Go through the records and show each line where the word "violations" occurs.

─── RECORDS SUPPLIED ───

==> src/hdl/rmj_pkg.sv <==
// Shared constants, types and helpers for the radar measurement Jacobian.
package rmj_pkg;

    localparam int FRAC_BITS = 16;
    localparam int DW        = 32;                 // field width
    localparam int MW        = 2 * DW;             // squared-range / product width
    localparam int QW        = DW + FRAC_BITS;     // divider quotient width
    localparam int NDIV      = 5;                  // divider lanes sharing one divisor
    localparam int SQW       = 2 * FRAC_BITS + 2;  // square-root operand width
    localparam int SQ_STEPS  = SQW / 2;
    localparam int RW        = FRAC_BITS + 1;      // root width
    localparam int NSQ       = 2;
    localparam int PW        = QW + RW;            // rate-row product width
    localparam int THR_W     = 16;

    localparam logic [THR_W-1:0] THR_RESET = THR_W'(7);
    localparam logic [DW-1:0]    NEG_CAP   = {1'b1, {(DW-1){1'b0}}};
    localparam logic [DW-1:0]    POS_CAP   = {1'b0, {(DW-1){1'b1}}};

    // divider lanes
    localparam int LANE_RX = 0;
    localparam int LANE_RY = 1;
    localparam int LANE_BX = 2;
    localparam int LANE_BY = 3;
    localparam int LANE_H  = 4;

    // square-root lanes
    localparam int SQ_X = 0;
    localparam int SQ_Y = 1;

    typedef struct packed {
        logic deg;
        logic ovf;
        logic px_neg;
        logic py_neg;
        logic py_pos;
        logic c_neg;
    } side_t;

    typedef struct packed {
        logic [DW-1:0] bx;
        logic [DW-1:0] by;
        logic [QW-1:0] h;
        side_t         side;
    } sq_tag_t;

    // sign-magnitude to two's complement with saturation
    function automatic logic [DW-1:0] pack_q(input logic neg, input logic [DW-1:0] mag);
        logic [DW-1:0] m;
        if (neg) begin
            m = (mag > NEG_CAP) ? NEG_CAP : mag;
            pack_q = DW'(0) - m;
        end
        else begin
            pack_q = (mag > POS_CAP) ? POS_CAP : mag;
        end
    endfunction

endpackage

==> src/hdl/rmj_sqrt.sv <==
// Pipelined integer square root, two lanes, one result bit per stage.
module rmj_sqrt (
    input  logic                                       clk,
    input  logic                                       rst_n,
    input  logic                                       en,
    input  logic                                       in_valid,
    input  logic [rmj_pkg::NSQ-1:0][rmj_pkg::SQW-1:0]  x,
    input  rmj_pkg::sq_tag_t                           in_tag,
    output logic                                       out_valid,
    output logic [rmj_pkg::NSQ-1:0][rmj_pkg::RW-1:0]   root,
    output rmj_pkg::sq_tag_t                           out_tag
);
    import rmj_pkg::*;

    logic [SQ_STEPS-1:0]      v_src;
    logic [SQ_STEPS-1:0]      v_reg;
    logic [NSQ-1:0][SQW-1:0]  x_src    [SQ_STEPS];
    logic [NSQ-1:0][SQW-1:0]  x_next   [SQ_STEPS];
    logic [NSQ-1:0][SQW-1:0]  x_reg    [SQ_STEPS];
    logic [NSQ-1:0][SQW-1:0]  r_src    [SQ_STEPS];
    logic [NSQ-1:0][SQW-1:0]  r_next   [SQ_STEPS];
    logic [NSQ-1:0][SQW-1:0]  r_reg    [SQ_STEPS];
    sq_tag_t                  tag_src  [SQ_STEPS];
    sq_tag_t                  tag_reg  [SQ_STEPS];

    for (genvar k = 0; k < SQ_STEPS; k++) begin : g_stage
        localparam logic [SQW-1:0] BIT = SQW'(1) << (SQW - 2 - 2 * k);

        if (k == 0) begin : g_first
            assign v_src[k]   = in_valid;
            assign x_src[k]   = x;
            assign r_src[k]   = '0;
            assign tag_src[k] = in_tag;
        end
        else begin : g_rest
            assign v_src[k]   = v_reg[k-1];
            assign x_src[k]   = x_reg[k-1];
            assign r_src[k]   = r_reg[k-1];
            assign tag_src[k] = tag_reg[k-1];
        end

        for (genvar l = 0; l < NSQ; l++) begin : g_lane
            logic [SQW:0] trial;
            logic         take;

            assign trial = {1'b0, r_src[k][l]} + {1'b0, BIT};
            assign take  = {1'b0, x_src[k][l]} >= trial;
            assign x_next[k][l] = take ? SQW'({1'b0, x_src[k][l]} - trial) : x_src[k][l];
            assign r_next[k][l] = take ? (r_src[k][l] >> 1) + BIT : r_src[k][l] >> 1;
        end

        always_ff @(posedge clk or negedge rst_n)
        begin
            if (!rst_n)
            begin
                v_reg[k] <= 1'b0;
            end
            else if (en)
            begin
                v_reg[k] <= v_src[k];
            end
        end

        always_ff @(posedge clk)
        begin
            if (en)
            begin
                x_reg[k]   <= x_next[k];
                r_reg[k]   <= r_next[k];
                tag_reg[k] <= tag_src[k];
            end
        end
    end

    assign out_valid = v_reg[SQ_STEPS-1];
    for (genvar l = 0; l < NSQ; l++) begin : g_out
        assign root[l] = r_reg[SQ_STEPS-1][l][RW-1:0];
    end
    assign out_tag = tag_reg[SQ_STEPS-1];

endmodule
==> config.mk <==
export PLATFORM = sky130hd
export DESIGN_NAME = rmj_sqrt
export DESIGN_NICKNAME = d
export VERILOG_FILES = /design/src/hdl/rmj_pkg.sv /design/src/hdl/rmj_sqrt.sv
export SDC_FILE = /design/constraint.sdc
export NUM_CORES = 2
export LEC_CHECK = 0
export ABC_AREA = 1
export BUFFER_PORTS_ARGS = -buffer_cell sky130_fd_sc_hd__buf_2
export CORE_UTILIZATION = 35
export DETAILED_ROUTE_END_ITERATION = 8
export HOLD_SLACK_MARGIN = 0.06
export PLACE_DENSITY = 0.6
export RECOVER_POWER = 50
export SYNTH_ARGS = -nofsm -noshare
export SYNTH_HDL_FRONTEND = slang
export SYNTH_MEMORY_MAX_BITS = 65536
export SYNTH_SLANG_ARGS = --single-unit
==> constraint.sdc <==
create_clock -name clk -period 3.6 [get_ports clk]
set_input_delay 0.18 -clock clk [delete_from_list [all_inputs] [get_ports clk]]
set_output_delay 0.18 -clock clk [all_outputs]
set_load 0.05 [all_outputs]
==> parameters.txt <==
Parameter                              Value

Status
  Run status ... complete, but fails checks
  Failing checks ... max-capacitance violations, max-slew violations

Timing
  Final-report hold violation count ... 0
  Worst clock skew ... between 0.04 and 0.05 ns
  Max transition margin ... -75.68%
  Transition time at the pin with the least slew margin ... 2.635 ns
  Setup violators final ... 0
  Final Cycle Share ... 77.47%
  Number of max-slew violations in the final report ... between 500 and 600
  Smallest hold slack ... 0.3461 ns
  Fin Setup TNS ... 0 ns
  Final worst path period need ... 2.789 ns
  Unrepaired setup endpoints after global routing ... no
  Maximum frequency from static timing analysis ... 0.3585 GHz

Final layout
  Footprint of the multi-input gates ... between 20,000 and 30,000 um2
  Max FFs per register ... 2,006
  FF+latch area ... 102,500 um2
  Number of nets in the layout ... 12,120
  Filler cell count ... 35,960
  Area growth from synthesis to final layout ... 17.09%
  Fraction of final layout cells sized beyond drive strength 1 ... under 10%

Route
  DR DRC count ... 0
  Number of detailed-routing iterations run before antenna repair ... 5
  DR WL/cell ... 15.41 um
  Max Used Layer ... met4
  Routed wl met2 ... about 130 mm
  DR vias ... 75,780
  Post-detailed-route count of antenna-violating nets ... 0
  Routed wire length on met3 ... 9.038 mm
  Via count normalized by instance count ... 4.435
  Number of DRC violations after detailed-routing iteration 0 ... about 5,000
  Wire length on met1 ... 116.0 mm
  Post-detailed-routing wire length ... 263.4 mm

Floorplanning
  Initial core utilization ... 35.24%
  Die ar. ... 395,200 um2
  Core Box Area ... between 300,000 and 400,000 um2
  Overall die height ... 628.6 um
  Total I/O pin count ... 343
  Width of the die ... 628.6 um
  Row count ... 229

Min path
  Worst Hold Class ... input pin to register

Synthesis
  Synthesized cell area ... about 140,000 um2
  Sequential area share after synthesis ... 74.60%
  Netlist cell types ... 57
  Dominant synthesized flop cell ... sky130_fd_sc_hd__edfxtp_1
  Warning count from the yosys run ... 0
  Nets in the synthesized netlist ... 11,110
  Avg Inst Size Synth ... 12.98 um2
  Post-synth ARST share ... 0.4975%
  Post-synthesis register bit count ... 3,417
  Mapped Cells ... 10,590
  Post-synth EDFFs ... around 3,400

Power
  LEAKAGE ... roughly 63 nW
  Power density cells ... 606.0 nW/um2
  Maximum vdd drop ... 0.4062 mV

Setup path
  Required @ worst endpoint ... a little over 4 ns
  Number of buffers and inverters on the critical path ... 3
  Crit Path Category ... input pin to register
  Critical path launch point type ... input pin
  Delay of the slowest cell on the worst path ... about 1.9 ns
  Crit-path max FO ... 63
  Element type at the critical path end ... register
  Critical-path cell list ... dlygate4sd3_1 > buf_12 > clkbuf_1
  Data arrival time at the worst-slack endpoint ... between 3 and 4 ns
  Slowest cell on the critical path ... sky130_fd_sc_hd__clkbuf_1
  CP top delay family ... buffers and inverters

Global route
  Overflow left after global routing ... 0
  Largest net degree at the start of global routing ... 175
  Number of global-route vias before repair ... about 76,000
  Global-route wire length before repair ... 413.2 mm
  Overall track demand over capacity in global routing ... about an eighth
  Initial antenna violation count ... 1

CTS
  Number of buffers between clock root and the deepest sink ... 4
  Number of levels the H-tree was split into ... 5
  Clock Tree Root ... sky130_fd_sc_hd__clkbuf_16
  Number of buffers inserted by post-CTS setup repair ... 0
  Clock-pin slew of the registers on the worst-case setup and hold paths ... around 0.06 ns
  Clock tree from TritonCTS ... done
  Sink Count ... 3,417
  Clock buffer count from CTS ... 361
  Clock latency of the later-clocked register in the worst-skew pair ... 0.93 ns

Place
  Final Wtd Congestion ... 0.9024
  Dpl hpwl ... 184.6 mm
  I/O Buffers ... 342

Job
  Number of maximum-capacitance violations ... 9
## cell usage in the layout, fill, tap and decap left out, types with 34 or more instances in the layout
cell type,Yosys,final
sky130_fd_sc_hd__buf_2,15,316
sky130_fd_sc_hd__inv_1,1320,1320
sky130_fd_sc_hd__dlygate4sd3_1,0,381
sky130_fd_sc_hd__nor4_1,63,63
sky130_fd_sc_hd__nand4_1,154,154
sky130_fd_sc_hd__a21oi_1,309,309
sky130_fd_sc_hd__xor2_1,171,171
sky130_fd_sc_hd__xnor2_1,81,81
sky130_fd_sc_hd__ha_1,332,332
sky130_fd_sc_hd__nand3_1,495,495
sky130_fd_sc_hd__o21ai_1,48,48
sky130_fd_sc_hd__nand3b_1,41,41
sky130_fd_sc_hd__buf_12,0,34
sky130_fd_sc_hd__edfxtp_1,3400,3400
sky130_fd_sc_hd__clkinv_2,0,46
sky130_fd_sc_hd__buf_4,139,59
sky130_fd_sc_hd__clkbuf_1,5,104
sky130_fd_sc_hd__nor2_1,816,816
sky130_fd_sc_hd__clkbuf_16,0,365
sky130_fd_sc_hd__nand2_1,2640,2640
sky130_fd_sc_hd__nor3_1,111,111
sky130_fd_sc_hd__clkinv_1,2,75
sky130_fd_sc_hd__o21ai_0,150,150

───
─── RECORDS SUPPLIED ───

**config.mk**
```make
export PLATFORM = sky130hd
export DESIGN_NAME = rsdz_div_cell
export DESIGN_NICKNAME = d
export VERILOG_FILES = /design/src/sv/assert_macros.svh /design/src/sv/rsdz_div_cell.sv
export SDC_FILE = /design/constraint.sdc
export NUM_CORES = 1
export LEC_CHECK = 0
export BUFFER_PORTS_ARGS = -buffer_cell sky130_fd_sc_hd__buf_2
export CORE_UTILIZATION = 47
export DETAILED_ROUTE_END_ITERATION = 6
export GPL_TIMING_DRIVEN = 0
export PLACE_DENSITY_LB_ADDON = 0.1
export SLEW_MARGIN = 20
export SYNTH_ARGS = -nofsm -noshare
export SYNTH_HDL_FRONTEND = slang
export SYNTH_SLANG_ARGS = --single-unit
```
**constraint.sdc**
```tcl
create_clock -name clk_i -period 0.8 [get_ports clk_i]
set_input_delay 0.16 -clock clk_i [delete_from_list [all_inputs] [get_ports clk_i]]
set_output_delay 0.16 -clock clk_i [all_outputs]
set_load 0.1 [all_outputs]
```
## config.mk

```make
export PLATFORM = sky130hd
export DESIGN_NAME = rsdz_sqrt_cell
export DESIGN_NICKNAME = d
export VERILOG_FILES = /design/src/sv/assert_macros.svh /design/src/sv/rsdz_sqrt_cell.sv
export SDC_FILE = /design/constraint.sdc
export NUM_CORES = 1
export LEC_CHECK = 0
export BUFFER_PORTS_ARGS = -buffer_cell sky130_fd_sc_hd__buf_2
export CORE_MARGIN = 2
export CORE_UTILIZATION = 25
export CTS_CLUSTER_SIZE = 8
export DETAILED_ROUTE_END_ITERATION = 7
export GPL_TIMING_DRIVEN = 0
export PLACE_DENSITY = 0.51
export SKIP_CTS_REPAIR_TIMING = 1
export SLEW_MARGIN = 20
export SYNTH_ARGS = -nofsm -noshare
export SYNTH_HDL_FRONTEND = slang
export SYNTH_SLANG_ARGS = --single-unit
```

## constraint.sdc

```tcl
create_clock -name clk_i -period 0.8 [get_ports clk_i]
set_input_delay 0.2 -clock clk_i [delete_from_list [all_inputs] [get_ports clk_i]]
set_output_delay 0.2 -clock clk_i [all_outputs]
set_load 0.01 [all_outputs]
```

───
─── RECORDS SUPPLIED ───

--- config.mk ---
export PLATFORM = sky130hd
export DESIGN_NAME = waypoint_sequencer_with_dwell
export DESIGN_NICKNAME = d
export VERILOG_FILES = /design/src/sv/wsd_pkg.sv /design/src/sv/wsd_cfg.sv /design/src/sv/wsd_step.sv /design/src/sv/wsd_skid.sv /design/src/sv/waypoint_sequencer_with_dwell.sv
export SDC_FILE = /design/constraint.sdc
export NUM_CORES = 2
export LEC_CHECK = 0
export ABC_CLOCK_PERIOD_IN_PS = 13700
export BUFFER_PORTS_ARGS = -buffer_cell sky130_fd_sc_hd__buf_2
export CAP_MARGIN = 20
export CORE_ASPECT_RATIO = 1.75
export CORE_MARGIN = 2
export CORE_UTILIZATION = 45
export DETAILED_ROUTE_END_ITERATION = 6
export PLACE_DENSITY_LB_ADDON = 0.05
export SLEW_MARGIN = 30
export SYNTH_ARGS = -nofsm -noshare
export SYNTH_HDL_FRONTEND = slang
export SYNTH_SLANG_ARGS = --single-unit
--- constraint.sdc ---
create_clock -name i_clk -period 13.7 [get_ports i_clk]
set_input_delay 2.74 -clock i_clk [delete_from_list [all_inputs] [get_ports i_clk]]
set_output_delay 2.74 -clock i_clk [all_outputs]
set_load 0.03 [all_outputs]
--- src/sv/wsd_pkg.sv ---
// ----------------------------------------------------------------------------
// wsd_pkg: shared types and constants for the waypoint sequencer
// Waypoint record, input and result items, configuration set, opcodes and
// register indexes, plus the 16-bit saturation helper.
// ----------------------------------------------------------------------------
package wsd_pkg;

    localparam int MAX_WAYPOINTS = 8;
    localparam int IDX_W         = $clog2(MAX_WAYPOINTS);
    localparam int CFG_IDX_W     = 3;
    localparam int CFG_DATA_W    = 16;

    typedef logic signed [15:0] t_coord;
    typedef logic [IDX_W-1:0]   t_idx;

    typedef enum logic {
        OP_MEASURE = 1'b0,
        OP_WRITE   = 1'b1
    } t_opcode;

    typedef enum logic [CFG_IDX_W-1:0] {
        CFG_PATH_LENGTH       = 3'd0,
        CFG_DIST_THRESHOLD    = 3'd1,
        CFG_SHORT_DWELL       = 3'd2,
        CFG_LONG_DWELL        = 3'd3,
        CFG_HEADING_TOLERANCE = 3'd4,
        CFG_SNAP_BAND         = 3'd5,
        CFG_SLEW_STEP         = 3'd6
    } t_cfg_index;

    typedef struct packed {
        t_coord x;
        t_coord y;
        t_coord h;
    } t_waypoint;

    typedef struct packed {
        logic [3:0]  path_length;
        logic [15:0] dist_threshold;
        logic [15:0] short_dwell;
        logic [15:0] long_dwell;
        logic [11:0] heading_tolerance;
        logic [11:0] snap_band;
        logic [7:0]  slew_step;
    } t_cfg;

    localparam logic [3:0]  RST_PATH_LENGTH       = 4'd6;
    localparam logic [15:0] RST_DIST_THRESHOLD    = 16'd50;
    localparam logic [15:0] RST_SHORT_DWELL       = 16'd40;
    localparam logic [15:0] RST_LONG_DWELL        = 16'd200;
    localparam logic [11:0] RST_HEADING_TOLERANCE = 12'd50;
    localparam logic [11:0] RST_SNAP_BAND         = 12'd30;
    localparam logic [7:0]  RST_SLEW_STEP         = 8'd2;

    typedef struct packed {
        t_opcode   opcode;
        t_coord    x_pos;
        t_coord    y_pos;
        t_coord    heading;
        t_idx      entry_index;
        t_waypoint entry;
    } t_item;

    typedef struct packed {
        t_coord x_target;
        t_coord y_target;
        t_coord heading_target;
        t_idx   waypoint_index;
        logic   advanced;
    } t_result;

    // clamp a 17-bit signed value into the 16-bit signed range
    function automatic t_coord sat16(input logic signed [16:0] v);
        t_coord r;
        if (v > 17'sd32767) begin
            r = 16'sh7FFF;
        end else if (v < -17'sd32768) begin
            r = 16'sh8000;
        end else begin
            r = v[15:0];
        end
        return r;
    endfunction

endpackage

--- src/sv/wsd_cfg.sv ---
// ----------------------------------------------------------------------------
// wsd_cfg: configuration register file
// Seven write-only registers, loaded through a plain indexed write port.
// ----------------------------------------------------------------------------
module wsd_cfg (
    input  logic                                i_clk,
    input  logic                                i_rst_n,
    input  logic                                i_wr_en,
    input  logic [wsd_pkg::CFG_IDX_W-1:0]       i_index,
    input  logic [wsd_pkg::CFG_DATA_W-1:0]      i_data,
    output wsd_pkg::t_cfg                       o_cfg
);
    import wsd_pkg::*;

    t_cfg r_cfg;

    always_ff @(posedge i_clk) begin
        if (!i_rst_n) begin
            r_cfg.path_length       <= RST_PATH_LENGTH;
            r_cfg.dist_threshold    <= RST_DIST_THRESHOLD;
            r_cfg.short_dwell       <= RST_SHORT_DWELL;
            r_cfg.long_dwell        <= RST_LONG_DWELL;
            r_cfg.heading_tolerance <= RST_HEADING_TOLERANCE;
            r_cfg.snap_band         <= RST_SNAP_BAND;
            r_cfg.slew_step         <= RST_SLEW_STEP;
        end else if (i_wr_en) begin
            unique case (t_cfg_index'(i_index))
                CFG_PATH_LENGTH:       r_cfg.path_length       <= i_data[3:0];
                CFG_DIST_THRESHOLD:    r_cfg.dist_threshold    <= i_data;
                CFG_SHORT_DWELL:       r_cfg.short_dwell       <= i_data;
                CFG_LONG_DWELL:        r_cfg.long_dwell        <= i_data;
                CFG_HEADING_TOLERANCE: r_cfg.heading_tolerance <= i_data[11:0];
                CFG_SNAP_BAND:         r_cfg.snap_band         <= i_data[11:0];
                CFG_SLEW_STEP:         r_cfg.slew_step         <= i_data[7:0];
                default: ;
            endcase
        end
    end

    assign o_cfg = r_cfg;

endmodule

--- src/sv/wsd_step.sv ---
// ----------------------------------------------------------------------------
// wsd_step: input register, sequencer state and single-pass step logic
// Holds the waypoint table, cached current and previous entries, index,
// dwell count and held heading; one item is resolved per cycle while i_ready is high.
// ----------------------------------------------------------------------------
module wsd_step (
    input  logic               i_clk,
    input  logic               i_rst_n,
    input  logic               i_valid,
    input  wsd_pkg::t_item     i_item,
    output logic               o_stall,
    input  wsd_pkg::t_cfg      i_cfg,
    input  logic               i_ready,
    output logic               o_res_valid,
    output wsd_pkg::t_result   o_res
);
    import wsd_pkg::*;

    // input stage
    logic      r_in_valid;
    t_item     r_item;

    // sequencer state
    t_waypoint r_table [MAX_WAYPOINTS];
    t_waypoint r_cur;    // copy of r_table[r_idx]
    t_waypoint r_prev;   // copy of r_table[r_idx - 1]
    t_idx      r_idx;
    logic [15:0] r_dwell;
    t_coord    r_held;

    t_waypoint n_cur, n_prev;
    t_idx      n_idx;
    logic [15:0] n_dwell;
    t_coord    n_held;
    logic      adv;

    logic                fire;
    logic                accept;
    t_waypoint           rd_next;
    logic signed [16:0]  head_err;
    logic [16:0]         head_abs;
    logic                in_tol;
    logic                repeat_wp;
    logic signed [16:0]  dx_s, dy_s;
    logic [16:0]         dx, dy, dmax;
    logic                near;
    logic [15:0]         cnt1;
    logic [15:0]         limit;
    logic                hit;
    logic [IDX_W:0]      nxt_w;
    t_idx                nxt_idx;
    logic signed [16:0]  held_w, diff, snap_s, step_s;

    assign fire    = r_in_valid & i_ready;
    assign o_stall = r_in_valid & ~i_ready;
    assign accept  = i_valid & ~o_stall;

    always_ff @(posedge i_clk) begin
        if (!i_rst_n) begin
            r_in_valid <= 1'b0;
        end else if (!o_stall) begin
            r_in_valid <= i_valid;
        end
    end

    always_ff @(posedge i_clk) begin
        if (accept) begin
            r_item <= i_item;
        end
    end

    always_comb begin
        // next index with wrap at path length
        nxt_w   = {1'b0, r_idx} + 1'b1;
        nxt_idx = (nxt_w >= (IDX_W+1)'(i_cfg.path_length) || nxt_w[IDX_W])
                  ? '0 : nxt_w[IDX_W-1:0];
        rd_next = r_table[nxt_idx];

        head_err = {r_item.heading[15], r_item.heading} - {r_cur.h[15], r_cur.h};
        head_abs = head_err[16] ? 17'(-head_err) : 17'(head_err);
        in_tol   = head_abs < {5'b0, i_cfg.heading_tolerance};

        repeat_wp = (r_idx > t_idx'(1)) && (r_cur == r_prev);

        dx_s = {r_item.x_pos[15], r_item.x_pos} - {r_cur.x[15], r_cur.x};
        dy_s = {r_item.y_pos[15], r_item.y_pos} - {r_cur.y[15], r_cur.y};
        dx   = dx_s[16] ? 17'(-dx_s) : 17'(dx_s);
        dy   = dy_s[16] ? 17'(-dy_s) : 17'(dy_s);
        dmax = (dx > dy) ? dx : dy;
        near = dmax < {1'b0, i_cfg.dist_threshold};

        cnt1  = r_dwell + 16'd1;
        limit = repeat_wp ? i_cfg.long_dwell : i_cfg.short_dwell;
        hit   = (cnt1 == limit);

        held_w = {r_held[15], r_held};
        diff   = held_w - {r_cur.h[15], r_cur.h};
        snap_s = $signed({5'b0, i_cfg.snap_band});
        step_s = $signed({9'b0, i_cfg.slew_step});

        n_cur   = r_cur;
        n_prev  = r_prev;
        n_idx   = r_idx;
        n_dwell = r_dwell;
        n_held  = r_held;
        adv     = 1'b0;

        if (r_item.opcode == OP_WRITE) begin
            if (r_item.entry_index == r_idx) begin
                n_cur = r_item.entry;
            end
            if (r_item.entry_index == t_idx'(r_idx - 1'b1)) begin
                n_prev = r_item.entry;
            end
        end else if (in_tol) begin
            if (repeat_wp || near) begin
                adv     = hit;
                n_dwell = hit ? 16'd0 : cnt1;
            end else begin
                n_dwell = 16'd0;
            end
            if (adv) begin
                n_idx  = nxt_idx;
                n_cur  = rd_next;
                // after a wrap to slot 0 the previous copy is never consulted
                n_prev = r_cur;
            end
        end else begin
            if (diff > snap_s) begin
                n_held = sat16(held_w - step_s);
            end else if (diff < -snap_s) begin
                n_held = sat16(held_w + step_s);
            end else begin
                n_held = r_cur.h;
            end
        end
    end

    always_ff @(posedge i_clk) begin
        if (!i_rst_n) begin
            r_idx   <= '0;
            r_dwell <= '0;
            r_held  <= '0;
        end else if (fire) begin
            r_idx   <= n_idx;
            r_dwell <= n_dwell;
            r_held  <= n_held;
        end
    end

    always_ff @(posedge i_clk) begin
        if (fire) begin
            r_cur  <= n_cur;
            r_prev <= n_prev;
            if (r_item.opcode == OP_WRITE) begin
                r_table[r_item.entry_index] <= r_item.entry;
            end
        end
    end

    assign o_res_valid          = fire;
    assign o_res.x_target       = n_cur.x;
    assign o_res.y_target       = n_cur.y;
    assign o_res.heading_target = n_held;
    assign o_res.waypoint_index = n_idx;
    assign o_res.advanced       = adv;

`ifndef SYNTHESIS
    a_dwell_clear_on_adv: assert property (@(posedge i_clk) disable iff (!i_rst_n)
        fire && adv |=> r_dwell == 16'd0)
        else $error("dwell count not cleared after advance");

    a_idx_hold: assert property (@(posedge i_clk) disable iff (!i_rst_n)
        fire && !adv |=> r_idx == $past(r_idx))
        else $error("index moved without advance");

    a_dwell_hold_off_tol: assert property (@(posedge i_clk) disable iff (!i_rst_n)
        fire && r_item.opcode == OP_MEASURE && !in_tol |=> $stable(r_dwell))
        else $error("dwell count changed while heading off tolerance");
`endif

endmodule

───

**SOLUTION TO THE PROBLEM:**
  Failing checks ... max-capacitance violations, max-slew violations
  Number of max-slew violations in the final report ... between 500 and 600
  Number of DRC violations after detailed-routing iteration 0 ... about 5,000
  Number of maximum-capacitance violations ... 9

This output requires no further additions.